**Data for processing:**
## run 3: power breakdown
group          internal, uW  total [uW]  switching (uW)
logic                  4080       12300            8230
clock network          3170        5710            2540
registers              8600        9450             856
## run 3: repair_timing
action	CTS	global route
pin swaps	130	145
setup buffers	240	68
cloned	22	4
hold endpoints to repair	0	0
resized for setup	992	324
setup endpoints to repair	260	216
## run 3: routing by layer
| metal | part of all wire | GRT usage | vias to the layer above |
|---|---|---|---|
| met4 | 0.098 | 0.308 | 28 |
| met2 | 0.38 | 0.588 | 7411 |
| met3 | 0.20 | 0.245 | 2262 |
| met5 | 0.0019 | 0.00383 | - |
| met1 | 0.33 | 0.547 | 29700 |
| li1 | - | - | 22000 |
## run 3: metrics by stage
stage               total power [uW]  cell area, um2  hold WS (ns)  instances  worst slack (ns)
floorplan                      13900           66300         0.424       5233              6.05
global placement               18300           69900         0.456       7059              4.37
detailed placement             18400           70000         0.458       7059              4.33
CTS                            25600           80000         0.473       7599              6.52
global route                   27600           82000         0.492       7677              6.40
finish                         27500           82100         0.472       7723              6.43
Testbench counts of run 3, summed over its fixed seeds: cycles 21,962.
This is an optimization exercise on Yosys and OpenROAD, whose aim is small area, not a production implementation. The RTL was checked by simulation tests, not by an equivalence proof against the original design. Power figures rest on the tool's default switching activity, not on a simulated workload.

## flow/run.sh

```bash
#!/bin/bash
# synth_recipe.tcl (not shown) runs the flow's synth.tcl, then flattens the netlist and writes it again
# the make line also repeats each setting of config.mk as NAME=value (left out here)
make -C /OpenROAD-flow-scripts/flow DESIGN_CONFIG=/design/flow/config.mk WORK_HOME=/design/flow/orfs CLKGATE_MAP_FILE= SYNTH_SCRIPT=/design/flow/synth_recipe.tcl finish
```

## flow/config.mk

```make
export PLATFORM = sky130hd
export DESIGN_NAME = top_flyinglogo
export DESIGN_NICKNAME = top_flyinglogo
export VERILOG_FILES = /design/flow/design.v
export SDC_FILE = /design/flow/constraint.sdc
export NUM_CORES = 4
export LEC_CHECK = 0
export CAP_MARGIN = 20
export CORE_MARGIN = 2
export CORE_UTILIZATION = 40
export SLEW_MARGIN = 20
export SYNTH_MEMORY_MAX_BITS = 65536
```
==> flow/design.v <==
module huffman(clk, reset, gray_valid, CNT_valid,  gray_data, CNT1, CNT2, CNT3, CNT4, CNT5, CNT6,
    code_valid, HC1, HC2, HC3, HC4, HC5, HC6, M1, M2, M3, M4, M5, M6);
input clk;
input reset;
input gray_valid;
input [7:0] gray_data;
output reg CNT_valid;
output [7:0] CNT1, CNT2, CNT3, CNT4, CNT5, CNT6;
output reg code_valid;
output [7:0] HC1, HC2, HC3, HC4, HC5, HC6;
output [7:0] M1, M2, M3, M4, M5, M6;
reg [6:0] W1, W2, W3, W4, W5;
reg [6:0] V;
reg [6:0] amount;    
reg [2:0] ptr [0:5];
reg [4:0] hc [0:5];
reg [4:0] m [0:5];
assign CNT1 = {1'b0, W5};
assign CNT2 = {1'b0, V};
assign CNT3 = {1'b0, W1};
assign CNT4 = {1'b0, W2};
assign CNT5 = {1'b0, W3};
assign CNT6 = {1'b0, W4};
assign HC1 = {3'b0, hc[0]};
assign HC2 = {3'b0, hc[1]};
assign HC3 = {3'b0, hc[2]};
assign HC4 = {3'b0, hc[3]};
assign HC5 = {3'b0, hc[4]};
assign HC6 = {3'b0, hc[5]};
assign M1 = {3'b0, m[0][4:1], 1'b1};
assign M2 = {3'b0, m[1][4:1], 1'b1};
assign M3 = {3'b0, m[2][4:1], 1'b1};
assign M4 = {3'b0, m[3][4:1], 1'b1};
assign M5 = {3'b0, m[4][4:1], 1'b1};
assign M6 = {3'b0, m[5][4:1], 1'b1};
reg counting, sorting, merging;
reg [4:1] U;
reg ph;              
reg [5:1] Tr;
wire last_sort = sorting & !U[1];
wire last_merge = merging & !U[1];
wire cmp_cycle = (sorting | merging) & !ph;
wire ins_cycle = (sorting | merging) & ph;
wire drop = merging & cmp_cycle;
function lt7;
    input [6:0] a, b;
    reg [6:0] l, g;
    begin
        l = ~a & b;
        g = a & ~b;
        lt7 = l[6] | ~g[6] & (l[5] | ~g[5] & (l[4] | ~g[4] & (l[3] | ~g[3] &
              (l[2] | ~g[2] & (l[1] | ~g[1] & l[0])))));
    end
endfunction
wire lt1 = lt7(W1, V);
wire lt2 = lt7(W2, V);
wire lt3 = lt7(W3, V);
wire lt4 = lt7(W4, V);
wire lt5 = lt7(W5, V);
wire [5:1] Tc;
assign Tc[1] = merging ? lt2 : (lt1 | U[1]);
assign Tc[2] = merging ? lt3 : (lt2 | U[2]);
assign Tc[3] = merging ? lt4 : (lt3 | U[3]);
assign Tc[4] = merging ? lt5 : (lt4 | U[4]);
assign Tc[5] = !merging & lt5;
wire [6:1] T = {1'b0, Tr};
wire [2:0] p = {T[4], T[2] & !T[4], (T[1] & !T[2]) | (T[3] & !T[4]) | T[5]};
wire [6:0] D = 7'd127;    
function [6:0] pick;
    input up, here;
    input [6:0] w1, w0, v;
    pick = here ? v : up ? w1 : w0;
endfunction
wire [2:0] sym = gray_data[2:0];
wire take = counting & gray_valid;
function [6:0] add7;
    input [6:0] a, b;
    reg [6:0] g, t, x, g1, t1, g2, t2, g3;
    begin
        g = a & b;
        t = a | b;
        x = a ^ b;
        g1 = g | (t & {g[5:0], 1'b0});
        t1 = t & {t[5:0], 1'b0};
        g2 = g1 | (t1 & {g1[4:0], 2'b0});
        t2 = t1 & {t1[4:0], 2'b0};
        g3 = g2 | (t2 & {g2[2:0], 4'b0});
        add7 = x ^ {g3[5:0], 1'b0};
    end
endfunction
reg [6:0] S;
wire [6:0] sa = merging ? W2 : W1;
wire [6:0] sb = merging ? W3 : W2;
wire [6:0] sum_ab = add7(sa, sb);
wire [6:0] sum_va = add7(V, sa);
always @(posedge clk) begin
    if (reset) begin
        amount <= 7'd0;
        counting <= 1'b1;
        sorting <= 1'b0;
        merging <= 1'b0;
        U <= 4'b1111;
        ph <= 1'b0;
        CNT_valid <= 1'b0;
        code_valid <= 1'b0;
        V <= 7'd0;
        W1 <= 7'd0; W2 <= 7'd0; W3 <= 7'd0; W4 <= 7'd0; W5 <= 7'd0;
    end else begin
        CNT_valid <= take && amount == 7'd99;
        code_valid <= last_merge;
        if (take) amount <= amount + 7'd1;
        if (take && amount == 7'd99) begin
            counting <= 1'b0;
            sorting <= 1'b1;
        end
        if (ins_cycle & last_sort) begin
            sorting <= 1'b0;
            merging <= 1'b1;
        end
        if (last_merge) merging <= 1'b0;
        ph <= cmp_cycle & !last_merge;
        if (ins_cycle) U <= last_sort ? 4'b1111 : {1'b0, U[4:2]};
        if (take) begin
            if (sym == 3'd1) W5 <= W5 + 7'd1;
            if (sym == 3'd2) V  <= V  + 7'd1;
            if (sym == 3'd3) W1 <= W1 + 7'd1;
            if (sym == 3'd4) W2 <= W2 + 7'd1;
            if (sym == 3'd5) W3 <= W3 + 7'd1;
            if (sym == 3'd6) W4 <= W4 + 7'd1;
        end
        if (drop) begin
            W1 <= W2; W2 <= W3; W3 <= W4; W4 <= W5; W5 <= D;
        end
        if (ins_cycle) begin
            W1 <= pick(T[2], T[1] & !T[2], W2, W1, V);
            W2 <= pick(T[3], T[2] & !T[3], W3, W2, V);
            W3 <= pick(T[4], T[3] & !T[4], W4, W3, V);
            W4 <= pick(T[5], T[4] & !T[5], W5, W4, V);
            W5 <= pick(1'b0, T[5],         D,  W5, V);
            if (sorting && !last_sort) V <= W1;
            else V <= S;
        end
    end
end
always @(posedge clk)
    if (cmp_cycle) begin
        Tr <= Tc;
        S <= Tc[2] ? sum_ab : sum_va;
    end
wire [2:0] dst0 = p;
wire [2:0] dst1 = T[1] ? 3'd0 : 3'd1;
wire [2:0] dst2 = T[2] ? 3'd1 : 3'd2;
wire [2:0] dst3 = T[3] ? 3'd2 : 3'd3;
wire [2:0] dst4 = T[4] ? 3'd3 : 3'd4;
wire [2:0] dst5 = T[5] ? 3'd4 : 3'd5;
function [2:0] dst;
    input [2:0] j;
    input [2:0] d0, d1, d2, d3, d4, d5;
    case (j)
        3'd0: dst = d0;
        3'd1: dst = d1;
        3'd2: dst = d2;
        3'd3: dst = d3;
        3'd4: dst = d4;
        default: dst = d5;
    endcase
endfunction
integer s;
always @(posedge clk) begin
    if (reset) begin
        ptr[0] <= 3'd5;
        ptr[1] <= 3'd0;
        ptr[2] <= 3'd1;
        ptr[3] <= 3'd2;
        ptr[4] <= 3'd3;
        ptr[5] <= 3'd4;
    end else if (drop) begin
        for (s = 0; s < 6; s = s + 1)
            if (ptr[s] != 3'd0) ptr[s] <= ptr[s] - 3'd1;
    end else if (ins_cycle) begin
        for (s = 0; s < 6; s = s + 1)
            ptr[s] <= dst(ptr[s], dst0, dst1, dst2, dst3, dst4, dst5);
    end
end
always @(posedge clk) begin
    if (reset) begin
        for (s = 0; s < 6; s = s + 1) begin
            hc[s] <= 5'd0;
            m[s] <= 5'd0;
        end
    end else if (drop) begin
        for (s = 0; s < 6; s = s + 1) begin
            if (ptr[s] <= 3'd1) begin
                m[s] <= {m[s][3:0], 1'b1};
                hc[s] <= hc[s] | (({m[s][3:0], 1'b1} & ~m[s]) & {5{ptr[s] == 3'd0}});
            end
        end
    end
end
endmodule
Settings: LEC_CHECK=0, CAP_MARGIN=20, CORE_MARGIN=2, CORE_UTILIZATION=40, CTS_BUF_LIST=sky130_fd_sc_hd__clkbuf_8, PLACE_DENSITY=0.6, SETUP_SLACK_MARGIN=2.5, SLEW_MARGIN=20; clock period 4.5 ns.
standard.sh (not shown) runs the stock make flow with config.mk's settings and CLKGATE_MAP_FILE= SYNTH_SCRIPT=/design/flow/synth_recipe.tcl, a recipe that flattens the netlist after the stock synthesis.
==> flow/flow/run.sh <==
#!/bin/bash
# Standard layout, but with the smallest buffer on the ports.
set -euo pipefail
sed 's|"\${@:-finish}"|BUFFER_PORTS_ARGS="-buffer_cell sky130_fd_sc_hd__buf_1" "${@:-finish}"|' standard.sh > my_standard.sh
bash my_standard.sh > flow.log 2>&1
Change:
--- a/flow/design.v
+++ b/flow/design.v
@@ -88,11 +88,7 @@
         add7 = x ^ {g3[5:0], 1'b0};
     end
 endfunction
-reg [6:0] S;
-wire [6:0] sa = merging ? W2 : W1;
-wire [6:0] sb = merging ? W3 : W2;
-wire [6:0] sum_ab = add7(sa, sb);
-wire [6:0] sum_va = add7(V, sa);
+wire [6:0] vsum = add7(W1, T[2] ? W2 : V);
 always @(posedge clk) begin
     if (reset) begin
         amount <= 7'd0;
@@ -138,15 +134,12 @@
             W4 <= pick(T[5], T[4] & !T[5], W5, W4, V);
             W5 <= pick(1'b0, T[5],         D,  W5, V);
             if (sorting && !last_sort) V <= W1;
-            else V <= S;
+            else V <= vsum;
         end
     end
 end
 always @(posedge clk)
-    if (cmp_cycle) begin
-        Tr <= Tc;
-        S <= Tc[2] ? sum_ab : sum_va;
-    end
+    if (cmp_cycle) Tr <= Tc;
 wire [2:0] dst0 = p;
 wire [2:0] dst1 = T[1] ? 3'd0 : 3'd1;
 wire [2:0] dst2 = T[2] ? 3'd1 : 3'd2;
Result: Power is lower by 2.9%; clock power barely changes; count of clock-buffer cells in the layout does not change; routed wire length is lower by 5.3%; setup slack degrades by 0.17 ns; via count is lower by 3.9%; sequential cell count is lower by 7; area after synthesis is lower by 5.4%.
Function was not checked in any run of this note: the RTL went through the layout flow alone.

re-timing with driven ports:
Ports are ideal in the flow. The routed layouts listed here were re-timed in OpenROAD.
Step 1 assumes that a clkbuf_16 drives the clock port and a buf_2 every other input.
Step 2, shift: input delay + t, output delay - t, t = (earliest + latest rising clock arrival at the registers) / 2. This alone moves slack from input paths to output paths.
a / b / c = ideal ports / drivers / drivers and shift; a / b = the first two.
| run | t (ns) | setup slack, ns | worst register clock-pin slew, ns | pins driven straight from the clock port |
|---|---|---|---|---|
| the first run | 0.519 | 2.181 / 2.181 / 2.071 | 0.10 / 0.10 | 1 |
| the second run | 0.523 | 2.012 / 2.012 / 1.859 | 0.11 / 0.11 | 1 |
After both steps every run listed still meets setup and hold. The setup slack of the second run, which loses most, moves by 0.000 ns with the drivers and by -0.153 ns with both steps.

**What to do:** Look through the listing and extract every line with "listed" in it.

**Problem solution:**
Ports are ideal in the flow. The routed layouts listed here were re-timed in OpenROAD.
After both steps every run listed still meets setup and hold. The setup slack of the second run, which loses most, moves by 0.000 ns with the drivers and by -0.153 ns with both steps.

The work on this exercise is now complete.